• [WHAT YOU ARE ASKED TO DO] Copy, word for word, the lines of the entries below between the one with "# make's output" and the one with "finish > flow_make.log 2>&1", inclusive, and leave out everything else.

** SUPPLIED RECORDS follows **

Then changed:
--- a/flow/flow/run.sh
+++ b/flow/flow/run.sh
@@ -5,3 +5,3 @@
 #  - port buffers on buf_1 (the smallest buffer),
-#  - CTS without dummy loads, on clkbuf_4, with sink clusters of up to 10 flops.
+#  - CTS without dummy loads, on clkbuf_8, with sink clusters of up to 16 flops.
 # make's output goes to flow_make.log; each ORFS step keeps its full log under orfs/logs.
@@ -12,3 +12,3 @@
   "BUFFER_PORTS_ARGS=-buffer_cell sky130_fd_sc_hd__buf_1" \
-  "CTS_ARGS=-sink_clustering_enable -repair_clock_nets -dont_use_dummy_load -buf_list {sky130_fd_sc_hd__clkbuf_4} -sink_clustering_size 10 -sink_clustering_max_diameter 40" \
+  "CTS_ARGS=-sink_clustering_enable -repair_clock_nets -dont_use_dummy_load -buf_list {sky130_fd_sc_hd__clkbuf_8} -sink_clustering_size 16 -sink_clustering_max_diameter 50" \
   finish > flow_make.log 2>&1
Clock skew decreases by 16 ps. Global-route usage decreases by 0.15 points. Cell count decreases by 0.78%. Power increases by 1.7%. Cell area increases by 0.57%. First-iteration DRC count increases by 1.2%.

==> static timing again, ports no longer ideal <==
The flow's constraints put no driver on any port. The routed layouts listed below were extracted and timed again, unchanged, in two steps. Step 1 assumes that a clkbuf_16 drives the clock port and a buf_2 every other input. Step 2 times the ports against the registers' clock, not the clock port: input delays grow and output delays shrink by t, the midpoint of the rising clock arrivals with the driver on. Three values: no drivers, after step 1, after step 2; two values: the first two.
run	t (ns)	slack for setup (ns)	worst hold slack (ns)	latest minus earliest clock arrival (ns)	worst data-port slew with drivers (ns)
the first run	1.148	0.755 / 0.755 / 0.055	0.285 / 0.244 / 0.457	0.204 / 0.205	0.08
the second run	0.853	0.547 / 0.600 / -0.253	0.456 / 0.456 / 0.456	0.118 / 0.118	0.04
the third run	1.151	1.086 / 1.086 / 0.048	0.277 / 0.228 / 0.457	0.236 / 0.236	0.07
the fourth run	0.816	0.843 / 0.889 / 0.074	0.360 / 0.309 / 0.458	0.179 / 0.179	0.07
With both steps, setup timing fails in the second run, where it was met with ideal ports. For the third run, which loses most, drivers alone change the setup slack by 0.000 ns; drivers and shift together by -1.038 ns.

** End of SUPPLIED RECORDS **
** SUPPLIED RECORDS follows **

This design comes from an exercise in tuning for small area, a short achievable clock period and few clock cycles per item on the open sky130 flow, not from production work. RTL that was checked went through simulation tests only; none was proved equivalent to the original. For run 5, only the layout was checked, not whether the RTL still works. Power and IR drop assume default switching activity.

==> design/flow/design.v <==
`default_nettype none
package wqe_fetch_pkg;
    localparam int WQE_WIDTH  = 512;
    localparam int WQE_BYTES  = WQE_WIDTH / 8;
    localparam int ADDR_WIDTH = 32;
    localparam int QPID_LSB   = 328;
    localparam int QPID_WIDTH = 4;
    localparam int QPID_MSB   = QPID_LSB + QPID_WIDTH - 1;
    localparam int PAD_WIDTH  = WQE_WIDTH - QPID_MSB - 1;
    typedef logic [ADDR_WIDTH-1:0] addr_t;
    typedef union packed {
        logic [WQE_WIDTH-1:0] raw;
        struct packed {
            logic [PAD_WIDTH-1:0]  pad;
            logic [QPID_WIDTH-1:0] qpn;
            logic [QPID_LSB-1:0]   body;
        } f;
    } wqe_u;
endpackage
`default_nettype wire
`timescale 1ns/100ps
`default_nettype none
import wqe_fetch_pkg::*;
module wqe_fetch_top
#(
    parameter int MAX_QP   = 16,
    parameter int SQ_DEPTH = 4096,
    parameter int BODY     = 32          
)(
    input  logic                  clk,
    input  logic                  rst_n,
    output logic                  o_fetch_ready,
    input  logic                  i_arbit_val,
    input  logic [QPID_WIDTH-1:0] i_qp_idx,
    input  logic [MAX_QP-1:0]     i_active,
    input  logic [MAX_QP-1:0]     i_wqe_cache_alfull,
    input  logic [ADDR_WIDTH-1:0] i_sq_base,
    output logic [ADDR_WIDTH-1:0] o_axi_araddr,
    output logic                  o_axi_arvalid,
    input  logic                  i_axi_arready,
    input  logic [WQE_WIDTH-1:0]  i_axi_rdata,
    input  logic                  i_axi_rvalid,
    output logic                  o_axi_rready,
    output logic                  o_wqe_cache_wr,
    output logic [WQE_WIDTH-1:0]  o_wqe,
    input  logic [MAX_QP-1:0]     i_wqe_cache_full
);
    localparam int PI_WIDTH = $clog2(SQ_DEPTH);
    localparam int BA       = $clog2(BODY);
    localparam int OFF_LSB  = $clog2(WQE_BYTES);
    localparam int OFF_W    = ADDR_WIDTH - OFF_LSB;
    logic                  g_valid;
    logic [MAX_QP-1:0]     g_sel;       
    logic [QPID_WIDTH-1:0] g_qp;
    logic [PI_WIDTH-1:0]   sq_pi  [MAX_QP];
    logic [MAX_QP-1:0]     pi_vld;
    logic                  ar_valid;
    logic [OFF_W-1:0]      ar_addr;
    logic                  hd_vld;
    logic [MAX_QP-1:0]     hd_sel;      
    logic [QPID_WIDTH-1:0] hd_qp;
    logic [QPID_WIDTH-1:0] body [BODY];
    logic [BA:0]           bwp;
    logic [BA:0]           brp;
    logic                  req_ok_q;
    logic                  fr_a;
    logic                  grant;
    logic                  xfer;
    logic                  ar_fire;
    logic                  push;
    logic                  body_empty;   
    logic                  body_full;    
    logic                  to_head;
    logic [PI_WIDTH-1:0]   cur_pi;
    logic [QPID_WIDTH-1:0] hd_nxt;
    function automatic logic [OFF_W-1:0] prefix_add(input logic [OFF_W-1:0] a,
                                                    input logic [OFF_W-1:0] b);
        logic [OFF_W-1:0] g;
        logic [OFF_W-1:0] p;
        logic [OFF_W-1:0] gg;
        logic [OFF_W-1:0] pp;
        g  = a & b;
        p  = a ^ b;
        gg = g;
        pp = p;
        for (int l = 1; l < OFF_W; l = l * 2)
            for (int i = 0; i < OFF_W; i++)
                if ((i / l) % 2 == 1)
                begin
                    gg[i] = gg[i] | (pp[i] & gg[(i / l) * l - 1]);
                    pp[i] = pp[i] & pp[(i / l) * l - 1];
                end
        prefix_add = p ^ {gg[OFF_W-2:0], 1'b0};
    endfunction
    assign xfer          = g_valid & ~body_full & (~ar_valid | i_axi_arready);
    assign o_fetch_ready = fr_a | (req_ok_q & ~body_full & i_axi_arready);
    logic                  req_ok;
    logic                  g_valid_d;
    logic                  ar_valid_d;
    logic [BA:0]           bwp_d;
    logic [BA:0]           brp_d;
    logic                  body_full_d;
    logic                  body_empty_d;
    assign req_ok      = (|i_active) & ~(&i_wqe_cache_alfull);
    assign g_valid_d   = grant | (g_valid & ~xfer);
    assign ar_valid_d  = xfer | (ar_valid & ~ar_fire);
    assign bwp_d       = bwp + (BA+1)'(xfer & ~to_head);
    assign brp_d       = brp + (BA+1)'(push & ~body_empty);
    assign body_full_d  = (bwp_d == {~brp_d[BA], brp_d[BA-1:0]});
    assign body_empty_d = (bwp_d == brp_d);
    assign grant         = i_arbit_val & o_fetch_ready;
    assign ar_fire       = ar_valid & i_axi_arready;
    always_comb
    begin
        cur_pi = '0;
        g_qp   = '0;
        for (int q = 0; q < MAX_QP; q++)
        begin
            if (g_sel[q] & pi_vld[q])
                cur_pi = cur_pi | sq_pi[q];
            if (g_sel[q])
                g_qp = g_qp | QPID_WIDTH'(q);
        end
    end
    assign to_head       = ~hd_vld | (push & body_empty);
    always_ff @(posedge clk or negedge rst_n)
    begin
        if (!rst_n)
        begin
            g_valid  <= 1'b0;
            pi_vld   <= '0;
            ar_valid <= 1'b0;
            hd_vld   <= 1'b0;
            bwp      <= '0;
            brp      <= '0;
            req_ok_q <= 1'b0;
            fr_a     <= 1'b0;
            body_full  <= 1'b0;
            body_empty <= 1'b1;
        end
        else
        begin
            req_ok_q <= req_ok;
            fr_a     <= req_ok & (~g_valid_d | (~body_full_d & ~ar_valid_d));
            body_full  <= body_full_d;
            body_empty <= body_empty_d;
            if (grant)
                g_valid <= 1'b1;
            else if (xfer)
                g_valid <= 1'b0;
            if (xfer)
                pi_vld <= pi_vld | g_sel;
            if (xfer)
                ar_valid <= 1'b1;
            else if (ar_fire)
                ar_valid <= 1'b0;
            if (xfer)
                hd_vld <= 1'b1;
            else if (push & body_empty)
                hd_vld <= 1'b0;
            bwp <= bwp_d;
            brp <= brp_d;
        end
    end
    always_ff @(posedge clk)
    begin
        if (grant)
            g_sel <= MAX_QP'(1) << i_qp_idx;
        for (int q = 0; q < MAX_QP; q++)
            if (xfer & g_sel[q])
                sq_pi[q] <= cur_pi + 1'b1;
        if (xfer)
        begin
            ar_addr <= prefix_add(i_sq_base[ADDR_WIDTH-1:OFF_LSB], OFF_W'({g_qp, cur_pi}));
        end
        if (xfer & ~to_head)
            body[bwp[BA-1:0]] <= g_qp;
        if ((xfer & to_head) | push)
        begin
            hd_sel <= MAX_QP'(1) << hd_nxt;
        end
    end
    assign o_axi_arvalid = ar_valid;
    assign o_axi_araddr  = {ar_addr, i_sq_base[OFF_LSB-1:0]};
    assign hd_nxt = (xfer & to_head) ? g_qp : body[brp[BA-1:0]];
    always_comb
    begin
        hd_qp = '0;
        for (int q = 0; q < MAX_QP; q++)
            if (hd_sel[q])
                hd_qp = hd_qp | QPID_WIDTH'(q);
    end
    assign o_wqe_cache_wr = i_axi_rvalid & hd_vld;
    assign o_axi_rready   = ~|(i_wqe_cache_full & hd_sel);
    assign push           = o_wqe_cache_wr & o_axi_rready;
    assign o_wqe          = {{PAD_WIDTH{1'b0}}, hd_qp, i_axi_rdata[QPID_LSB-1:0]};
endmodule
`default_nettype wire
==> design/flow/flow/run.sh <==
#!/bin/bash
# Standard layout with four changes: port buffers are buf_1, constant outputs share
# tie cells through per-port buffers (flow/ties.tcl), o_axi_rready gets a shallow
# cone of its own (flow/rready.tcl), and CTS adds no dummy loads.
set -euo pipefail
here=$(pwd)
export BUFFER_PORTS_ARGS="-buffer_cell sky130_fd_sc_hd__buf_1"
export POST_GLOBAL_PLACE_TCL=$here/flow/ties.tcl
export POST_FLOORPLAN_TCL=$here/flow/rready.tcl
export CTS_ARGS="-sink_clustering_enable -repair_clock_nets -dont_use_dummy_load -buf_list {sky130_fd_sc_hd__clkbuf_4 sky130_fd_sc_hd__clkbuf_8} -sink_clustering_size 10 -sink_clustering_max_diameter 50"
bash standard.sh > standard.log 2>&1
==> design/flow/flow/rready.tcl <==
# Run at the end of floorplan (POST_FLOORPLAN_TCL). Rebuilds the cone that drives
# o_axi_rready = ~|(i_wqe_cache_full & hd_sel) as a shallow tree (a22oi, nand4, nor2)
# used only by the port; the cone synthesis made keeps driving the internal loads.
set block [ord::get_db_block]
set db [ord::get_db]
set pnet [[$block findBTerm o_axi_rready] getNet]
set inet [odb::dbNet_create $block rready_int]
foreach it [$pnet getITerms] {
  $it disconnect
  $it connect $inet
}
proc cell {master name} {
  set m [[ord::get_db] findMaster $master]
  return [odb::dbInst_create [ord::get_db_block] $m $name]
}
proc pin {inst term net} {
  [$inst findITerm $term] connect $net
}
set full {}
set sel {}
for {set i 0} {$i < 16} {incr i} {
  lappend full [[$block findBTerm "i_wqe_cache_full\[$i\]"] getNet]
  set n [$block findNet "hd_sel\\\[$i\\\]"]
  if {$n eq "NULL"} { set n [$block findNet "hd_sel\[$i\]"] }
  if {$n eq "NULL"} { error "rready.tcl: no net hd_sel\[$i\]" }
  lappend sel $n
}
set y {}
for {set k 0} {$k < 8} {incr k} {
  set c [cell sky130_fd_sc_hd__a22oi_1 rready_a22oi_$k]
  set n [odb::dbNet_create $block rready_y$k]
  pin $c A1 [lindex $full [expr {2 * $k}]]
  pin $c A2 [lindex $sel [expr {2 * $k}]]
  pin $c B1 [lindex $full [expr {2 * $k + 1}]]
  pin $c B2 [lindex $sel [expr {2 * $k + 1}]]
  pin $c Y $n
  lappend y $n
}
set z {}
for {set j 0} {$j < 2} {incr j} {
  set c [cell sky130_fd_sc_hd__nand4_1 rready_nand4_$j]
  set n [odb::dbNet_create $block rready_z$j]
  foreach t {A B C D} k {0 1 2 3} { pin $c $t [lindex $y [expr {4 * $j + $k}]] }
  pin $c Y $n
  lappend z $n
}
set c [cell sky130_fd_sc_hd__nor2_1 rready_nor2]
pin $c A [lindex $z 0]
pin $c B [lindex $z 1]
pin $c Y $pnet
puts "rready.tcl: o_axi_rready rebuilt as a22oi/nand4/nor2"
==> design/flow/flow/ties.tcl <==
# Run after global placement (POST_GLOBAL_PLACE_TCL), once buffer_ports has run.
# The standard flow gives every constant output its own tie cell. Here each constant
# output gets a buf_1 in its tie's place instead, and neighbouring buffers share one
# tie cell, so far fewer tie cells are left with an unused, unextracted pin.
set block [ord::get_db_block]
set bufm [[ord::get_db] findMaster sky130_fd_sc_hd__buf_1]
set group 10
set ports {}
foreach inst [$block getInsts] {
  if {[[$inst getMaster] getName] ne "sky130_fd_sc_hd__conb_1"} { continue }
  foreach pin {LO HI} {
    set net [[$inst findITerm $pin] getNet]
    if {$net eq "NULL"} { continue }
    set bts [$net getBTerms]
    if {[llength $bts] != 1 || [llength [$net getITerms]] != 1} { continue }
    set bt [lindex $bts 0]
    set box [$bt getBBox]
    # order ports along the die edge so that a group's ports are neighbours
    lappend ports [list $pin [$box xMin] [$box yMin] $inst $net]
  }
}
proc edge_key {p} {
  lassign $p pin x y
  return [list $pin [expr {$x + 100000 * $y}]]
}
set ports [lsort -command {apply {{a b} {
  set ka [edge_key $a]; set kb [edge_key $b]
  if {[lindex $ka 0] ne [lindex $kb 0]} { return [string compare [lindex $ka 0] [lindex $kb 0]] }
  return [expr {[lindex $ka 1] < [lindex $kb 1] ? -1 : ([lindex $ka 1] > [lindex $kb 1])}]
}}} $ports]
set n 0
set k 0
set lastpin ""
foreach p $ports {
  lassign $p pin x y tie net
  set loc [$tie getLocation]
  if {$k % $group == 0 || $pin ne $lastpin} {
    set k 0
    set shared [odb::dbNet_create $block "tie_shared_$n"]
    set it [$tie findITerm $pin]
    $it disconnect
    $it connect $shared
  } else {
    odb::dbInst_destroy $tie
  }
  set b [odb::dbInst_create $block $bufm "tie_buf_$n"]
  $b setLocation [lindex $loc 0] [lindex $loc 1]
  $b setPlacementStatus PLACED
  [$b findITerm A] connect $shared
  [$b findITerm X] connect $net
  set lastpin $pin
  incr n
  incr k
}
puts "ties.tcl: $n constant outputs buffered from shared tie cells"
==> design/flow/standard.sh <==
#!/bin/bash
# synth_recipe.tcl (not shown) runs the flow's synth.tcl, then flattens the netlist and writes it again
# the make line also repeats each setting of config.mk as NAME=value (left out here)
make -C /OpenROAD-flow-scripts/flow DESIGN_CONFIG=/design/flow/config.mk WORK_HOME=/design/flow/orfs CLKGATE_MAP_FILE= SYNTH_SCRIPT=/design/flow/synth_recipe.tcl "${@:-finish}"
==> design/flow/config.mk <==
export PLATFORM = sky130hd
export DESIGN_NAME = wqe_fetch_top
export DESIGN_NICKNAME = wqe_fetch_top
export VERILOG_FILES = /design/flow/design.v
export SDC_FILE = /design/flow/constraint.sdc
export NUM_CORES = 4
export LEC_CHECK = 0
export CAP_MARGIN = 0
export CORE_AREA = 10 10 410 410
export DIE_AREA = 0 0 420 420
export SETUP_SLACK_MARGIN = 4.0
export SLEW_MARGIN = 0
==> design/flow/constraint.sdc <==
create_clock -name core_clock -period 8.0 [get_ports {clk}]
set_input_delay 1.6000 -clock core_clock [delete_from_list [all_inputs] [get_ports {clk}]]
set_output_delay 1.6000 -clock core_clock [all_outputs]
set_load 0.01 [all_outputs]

** End of SUPPLIED RECORDS **

• [RESPONSE BELOW]
 # make's output goes to flow_make.log; each ORFS step keeps its full log under orfs/logs.
@@ -12,3 +12,3 @@
   "BUFFER_PORTS_ARGS=-buffer_cell sky130_fd_sc_hd__buf_1" \
-  "CTS_ARGS=-sink_clustering_enable -repair_clock_nets -dont_use_dummy_load -buf_list {sky130_fd_sc_hd__clkbuf_4} -sink_clustering_size 10 -sink_clustering_max_diameter 40" \
+  "CTS_ARGS=-sink_clustering_enable -repair_clock_nets -dont_use_dummy_load -buf_list {sky130_fd_sc_hd__clkbuf_8} -sink_clustering_size 16 -sink_clustering_max_diameter 50" \
   finish > flow_make.log 2>&1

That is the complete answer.